Thomas Szasz argued that mental health diagnoses were used as a form of labelling violations of societies norms. Bill Fullford, introduced the idea of "value-laden" mental health diagnosis with mental health lying between physical health and a moral judgment. Under this system personality disorders are seen as not very factual and very value-laden while delirium is quite factual and not very value-laden.

=== Biological basis ===

In 2013, psychiatrist Allen Frances said that he believes that "psychiatric diagnosis still relies exclusively on fallible subjective judgments rather than objective biological tests".

Mary Boyle argues that psychiatry is actually the study of behavior, but acts as if it is the study of the brain based on a presumed connection between patterns of behavior and the biological function of the brain. She argues that in the case of schizophrenia it is the bizarre behavior of individuals that justifies the presumption of a biological cause for this behavior rather than the existence of any evidence.

She argues that the concept of schizophrenia and its biological basis serves a social function for psychiatrists. She views the concept of schizophrenia as necessary for psychiatry to be considered as a medical field, that the claimed biological link gives psychiatrists protection from accusations of social control, and that the belief in the biological basis for schizophrenia is maintained through secondary source's misrepresentation of underlying data. She argues that schizophrenia and its biological basis also gives families, psychiatrists and society as a whole the ability to avoid blame for the damage they cause individuals and the ineffectiveness of treatment.
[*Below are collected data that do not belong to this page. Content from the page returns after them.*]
// ULA_LCD
module ULA_LCD(clk, rst, rs, rw, en, dados, SOMA, SUBT, MULT, IGUAL, A, B, sinalA, sinalB);
For scale: ~12000 cells after synthesis, ~200 flip-flops, about 35 I/O pins, about 0.067 mm2 of cells after synthesis.
make LEC_CHECK=0 ABC_AREA=1 CAP_MARGIN=20 CORE_MARGIN=2 CORE_UTILIZATION=72 CTS_CLUSTER_DIAMETER=207 CTS_CLUSTER_SIZE=32 MAX_ROUTING_LAYER=met4 SLEW_MARGIN=20 finish   # period 69.5 ns
run.sh (not shown) runs the stock make flow with config.mk's settings and CLKGATE_MAP_FILE=.
The starting point ended with an error in global routing (5_1_grt).
Then changed:
ABC_AREA = not set   (was 1)
CORE_UTILIZATION = 13   (was 72)
CTS_CLUSTER_DIAMETER = not set   (was 207)
CTS_CLUSTER_SIZE = not set   (was 32)
MAX_ROUTING_LAYER = not set   (was met4)
clock period = 126.0 ns   (was 69.5 ns; I/O delays follow)
Result: The new run produced a clean layout; synthesized cell count fell by 29%; area after synthesis fell by 11%; die size rose to 4.9 times its value.
Then changed:
ABC_AREA = 1   (was not set)
CORE_UTILIZATION = 71   (was 13)
clock period = 106.0 ns   (was 126.0 ns; I/O delays follow)
Result:
- die size decreases by 79%
- worst hold slack loses 0.027 ns
- design area climbs by 1.2%
- sequential cell count does not change
- synthesized cell count increases by 40%
- routed wire length goes up by 9.1%
Then changed:
ABC_AREA = not set   (was 1)
CORE_UTILIZATION = 50   (was 71)
clock period = 63.4 ns   (was 106.0 ns; I/O delays follow)
Effect: This time the run completed and failed the layout checks on setup timing; first-iteration DRC count fell by 23%; clock-buffer cell count fell by 2; routed wire length rose by 15%; final cell count rose by 1.2%; clock skew fell by 0.021 ns.

---

## JK
Starting RTL as in the previous note.
export LEC_CHECK = 0
export ABC_AREA = 1
export CAP_MARGIN = 20
export CORE_ASPECT_RATIO = 1.22
export CORE_MARGIN = 2
export CORE_UTILIZATION = 71
export CTS_CLUSTER_SIZE = 100
export PLACE_DENSITY = 0.4
export SLEW_MARGIN = 20
export TNS_END_PERCENT = 15
create_clock -name core_clock -period 56.9 [get_ports {clk}]
Status: JK FAILED at global routing (5_1_grt) (tool error)
What MS does differently from JK at the input level:
Settings: removing ABC_AREA (formerly 1); removing CORE_ASPECT_RATIO (formerly 1.22); removing TNS_END_PERCENT (formerly 15); removing PLACE_DENSITY (formerly 0.4); changing CORE_UTILIZATION from 71 to 40; removing CTS_CLUSTER_SIZE (formerly 100); changing the clock period (ns, I/O delays scaled along) from 56.9 to 120.0.
Findings:
Re post-cts hold buffer count: no difference whatsoever between JK and MS.
Higher detailed placement HPWL was reported by JK, not MS.
Compared with JK, in MS die area grew by 0.056 mm2; adder-cell share of the synthesized area went up by 1.4 points; synthesis area per yosys has decreased; area of the mapped netlist lower.
Delta (MS minus JK): cell row count went up by 18, share of synthesized cell area in and-or and or-and compound cells went up by 21 points.
MS did not stop at any stage, and its layout met the timing, design-rule and antenna checks.
Setup changes, MS to AL
Settings: putting MIN_ROUTING_LAYER at met1 where nothing was set; putting HOLD_SLACK_MARGIN at 0.03 where nothing was set; putting CELL_PAD_IN_SITES_DETAIL_PLACEMENT at 2 where nothing was set; putting SETUP_SLACK_MARGIN at 5.0 where nothing was set; putting CTS_CLUSTER_SIZE at 16 where nothing was set; swapping 40 for 33 in CORE_UTILIZATION; swapping 20 for 30 in SLEW_MARGIN; putting CELL_PAD_IN_SITES_GLOBAL_PLACEMENT at 2 where nothing was set.
Critical path depth essentially unchanged between MS and AL.
AL ended up with a higher clock skew than MS did.
For the delay of the slowest cell on the worst path, AL came in 70 ps lower than MS did.
Total wirelength of the detailed-routed design: AL > MS
Delta(final cell count without fillers, AL - MS) > 0

---

job 7627:
Starting RTL as in the previous note.
## ULA_LCD
module ULA_LCD(clk, rst, rs, rw, en, dados, SOMA, SUBT, MULT, IGUAL, A, B, sinalA, sinalB);
	input [7:0] A;
	input [7:0] B;
	input sinalA;
	input sinalB;
	input SOMA;
	input SUBT;
	input MULT;
	input IGUAL;
	output en;
	output rw;
	output rs;
	output [7:0] dados;
	input clk;
	input rst;
	reg rs;
	reg rw;
	reg en;
	reg [7:0] dados;
	reg [21:0] c45;
	reg [21:0] c5;
	reg [21:0] c25;
	integer c1;
	reg flag45;
	reg flag5;
	reg flag2meio;
	reg [9:0] est2;
	reg flagbt1;
	reg flagbt2;
	reg flagbt3;
	reg flagbt4;
	reg flag_rst;
	reg [31:0] estado;
	reg subest;
	reg [5:0] charPos;
	reg [1:0] operacao;
	reg menos;
	reg [7:0] Alinha;
	reg [7:0] Blinha;
	reg menosA;
	reg menosB;
	reg menosR;
	parameter T45 = 2250, T5 = 250, T25 = 125;
	parameter clear = 1, opSOMA=1, opSUBT=2, opMULT=3, opIGUAL=4, skipLn=192, WAIT=10, WRITE=11, DEFAULT=6;
	reg [21:0] n45, n5, n25;
	reg nf45, nf5, nf25;
	always @(posedge clk) begin
		n45 = c45; n5 = c5; n25 = c25;
  ...
make LEC_CHECK=0 ABC_AREA=1 CAP_MARGIN=20 CORE_MARGIN=2 CORE_UTILIZATION=66 CTS_CLUSTER_DIAMETER=381 CTS_CLUSTER_SIZE=74 HOLD_SLACK_MARGIN=0.29 SLEW_MARGIN=20 TNS_END_PERCENT=5 finish   # period 67.6 ns
global routing: job 7627 exited with error
Here is what was changed in the inputs of job 5648 compared with job 7627.
==> flow/config.mk <==
export PLATFORM = sky130hd
export DESIGN_NAME = ULA_LCD
export DESIGN_NICKNAME = ULA_LCD
export VERILOG_FILES = /design/flow/design.v
export SDC_FILE = /design/flow/constraint.sdc
export NUM_CORES = 4
export LEC_CHECK = 0
export CAP_MARGIN = 20
export CORE_MARGIN = 2
export CORE_UTILIZATION = 46
export SLEW_MARGIN = 20
==> flow/constraint.sdc <==
create_clock -name core_clock -period 114.0 [get_ports {clk}]
set_input_delay 22.8000 -clock core_clock [delete_from_list [all_inputs] [get_ports {clk}]]
set_output_delay 22.8000 -clock core_clock [all_outputs]
set_load 0.01 [all_outputs]
Findings:
Job 5648 ended with every stage complete and zero timing, DRC or antenna violations. Diff job 5648 and job 7627: pre-CTS worst setup slack lower in job 7627. Between job 5648 and job 7627, row count is higher for job 5648, job 7627 comes in under that. Die boundary width for job 5648 is higher than for job 7627. Compared with job 7627, job 5648 shows and-or/or-and share of the synthesized area higher by 21 points. Distinct cell type count after synthesis: higher on job 5648. Largest combinational cell category by area = AND-OR/OR-AND gates: job 5648; largest combinational cell category by area = simple AND/OR/NAND/NOR gates: job 7627. On area of the die, the higher figure sits with job 5648, not job 7627. Diff job 5648 and job 7627: floorplan die height higher in job 5648. Diff job 5648 and job 7627: fraction of the core area occupied by cells at floorplan higher in job 7627. Synthesized-area fraction occupied by and/or/nand/nor cells (lower): job 5648. Comparing job 5648 and job 7627, the higher post-synthesis adder-cell area fraction was measured on job 5648. Job 5648 vs job 7627: core area up in job 5648.
Relative to job 5648, the following input files were edited for job 8492:
-- flow/config.mk --
<<< job 5648, line 6
export NUM_CORES = 4
export LEC_CHECK = 0
export CAP_MARGIN = 20
export CORE_MARGIN = 2
export CORE_UTILIZATION = 46
export SLEW_MARGIN = 20
>>> job 8492, line 6
export NUM_CORES = 4
export LEC_CHECK = 0
export CAP_MARGIN = 15
export CORE_MARGIN = 2
export CORE_UTILIZATION = 70
export SLEW_MARGIN = 20
==> flow/constraint.sdc <==
create_clock -name core_clock -period 89.4 [get_ports {clk}]
set_input_delay 17.8800 -clock core_clock [delete_from_list [all_inputs] [get_ports {clk}]]
set_output_delay 17.8800 -clock core_clock [all_outputs]
set_load 0.01 [all_outputs]
- Job 8492 finished all stages; layout check result: FAIL, due to setup timing.
- Job 5648: done, clean on timing, DRC and antenna
- Relative to job 5648, final critical-path share of the clock period increased by 9.1 points in job 8492.
- Arrival time at the worst endpoint: job 8492 < job 5648
- Effective utilization at floorplan (job 8492 over job 5648): increase, 24 points
- First-pass GRT wire length went down by a few percent going from job 5648 to job 8492.
- Between job 5648 and job 8492, the combined global-route utilization of all metal layers is higher for job 8492.
- Looking at total number of placement rows, job 8492 sits 19% lower than job 5648 does.
- In the reports for job 5648 and job 8492, the smaller met2 layer wire length in the routed design belongs to job 8492.
- Job 8492 vs job 5648: share of the core filled with cells in the final layout up
Edits applied to the flow inputs when going from job 8492 to job 7036:
-- flow/config.mk --
<<< job 8492, line 6
export NUM_CORES = 4
export LEC_CHECK = 0
export CAP_MARGIN = 15
export CORE_MARGIN = 2
export CORE_UTILIZATION = 70
export SLEW_MARGIN = 20
>>> job 7036, line 6
export NUM_CORES = 4
export LEC_CHECK = 0
export ABC_AREA = 1
export CAP_MARGIN = 20
export CORE_MARGIN = 2
export CORE_UTILIZATION = 71
export SLEW_MARGIN = 20
==> flow/constraint.sdc <==
create_clock -name core_clock -period 79.4 [get_ports {clk}]
set_input_delay 15.8800 -clock core_clock [delete_from_list [all_inputs] [get_ports {clk}]]
set_output_delay 15.8800 -clock core_clock [all_outputs]
set_load 0.01 [all_outputs]
==> results <==
- The final layout from job 7036, which completed every stage, passed the timing, design-rule and antenna checks at the end of the flow.
- Job 7036 ended up with a lower delay contributed by the slowest stage of the critical path than job 8492 did.
- Synthesized area per cell was lower in job 7036 than in job 8492.
- Job 7036 reports its combinational family with the most area after synthesis as simple AND/OR/NAND/NOR gates while job 8492 reports AND-OR/OR-AND gates.
- Sequential share of layout area came out lower on job 7036 than on job 8492.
=== Schizophrenia diagnosis ===

Underlying issues associated with schizophrenia may be better addressed as a spectrum of conditions or as individual dimensions along which everyone varies rather than by a diagnostic category based on an arbitrary cut-off between normal and ill. This approach appears consistent with research on schizotypy, and with a relatively high prevalence of psychotic experiences, mostly non-distressing delusional beliefs, among the general public. In concordance with this observation, psychologist Edgar Jones, and psychiatrists Tony David and Nassir Ghaemi, surveying the existing literature on delusions, pointed out that the consistency and completeness of the definition of delusion have been found wanting by many; delusions are neither necessarily fixed nor false, and need not involve the presence of incontrovertible evidence.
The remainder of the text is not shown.